DS検定 用語解説
片側検定とは
母数が基準より大きい、または小さいという一方向の差を調べる検定。
まず押さえる結論
片側検定は、DS検定の「第4章 統計・推定・検定」で確認しておきたい用語です。定義だけでなく、どの場面で使う言葉か、何と混同しやすいか、問題文のどの表現で判断するかまで確認します。
情報源と編集区分
公式範囲を確認し、具体例・誤答例・判断手順は当サイトが編集。 一次情報確認日: 2026-07-12。
試験概要(公式)試験での問われ方
定義の言い換え
用語そのものではなく、説明文の一部を言い換えて出されることがあります。
似た概念との比較
同じ章の用語と入れ替えた選択肢に注意します。対象、目的、使う場面を分けます。
具体例からの判断
問題文の事例が、定義のどの部分に対応しているかを先に確認します。
誤答しやすいポイント
×母平均・母分散と標本平均・標本分散(不偏分散)の取り違え。母集団の値と標本から計算した値は別物。
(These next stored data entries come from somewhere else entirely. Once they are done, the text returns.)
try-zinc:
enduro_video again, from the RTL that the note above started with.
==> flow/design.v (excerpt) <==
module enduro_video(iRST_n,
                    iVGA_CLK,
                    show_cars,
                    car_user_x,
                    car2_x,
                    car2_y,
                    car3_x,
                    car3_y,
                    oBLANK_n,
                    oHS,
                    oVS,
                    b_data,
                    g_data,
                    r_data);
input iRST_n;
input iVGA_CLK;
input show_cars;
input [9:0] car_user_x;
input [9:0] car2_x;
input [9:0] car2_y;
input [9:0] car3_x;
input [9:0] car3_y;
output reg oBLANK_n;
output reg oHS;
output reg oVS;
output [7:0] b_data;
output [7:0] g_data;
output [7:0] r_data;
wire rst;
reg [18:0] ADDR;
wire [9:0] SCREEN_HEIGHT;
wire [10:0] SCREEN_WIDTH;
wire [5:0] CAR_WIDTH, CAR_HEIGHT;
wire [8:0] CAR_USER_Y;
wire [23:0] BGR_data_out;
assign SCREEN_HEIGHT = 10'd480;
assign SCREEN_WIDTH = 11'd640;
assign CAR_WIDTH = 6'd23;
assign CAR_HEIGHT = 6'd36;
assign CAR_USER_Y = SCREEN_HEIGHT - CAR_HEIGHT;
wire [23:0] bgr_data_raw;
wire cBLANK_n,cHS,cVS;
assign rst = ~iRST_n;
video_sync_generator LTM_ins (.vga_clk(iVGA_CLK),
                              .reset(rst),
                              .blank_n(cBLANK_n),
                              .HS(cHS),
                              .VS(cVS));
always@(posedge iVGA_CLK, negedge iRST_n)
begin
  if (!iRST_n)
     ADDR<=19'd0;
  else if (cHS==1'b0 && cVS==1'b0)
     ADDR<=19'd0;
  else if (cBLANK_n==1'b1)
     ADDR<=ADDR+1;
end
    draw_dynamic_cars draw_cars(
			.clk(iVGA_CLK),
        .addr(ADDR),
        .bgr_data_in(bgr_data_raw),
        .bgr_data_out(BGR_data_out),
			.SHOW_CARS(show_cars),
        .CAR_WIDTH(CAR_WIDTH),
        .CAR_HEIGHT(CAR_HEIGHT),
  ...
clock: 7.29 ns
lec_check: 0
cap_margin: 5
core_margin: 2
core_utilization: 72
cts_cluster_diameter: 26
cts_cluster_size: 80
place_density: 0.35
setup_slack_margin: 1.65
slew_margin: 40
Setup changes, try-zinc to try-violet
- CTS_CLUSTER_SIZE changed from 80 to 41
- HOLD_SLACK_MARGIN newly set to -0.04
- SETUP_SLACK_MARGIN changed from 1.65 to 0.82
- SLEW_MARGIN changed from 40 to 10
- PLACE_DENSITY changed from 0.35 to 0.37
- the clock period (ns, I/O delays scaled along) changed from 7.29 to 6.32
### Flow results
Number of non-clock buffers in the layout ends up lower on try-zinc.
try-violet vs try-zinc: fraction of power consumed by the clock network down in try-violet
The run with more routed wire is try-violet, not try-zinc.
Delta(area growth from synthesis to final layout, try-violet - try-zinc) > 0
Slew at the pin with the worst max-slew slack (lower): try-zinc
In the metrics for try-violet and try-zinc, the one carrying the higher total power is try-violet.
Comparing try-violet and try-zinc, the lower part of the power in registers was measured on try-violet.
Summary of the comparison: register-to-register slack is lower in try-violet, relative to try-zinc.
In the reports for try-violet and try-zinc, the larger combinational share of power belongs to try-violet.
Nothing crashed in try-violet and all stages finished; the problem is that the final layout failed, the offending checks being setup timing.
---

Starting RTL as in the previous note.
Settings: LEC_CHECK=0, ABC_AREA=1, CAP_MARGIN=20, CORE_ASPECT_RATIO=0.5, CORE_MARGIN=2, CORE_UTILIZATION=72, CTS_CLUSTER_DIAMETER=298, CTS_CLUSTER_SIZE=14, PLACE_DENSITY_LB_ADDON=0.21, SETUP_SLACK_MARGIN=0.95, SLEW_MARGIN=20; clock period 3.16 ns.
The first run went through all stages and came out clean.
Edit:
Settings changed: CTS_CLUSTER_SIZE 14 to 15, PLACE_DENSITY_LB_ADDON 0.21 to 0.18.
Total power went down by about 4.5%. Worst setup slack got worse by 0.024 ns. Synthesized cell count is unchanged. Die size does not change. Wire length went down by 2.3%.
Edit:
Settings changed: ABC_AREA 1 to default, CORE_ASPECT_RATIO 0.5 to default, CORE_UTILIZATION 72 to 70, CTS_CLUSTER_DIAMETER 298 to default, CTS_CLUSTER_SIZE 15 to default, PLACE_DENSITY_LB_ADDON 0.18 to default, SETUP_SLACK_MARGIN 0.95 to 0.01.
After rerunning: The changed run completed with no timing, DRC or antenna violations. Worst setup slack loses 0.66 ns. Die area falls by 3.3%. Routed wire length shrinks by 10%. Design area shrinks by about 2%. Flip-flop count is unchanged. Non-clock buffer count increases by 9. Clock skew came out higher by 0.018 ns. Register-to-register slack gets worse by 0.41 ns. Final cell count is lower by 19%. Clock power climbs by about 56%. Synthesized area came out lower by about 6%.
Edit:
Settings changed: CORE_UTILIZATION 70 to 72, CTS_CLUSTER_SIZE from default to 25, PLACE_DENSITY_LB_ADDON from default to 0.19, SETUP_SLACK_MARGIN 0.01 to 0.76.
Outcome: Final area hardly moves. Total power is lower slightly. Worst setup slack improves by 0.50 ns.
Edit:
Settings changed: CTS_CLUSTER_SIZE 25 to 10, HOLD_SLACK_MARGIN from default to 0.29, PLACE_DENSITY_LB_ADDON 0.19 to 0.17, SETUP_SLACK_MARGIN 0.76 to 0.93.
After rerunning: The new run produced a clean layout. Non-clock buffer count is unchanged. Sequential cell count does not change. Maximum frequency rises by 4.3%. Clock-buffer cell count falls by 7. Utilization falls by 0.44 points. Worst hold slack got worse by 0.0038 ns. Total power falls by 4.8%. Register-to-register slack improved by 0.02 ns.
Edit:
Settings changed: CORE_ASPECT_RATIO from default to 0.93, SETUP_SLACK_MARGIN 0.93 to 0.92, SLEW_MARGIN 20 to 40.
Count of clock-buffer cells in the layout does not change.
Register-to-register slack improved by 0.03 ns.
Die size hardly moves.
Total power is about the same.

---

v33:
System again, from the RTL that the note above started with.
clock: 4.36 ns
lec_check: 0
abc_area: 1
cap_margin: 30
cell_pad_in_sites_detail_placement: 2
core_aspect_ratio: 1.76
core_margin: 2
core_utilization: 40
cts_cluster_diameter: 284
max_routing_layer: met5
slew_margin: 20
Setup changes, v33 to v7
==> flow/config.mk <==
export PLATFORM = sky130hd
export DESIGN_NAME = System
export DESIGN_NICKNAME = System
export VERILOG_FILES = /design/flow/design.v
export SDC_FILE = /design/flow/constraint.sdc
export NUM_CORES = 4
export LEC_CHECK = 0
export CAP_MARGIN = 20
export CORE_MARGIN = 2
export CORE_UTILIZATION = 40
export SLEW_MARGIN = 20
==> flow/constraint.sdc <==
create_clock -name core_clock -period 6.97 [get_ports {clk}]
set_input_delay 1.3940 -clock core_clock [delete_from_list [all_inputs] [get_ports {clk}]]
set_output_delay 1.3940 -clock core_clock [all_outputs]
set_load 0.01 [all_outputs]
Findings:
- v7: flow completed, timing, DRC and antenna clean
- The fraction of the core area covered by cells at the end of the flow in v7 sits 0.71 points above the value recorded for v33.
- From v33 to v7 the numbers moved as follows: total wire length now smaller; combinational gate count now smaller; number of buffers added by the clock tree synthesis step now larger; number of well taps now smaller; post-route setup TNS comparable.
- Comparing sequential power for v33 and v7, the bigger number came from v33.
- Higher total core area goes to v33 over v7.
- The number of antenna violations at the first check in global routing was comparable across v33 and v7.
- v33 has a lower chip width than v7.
×p値を『帰無仮説が正しい確率』と誤解する。p値は帰無仮説のもとで観測結果以上に極端な結果が得られる確率。
×相関関係と因果関係の混同。ピアソンの相関係数が大きくても因果関係を示すとは限らない。
関連する確認問題
第4章 統計・推定・検定 / 統計数理基礎
誤答除外の観点から次のケースを検討する。広告費と売上に強い相関が見つかった。追加調査前の解釈として最も適切なものはどれか 他の候補が条件を満たさないことも確認して選べ。
誤答候補を役割ごとに除外すると「相関係数が大きくても因果関係を示すとは限らない」だけが条件を満たす。正解は「相関係数が大きくても因果関係を示すとは限らない」である。相関は2つの変数が一緒に動く傾向を表すにすぎず、交絡因子の影響や選択バイアスによって、因果関係がなくても相関係数が大きくなることがある。「相関係数が大きければ必ず因果関係がある」は、交絡因子や選択バイアスの可能性を無視した言い切りである。「相関関係と因果関係は同じ意味である」は、一方が他方を引き起こすかどうかという因果の要素を相関の定義に含めてしまっている。「因果関係があれば相関係数は必ず1になる」は、実際の因果関係は他の要因の影響も受けるため、相関係数が必ず1になるとは限らない。
第4章 統計・推定・検定 / 推定・検定
誤答除外の観点から次のケースを検討する。帰無仮説のもとで、観測値以上に極端な結果が出る確率を報告した。この値はどれか 他の候補が条件を満たさないことも確認して選べ。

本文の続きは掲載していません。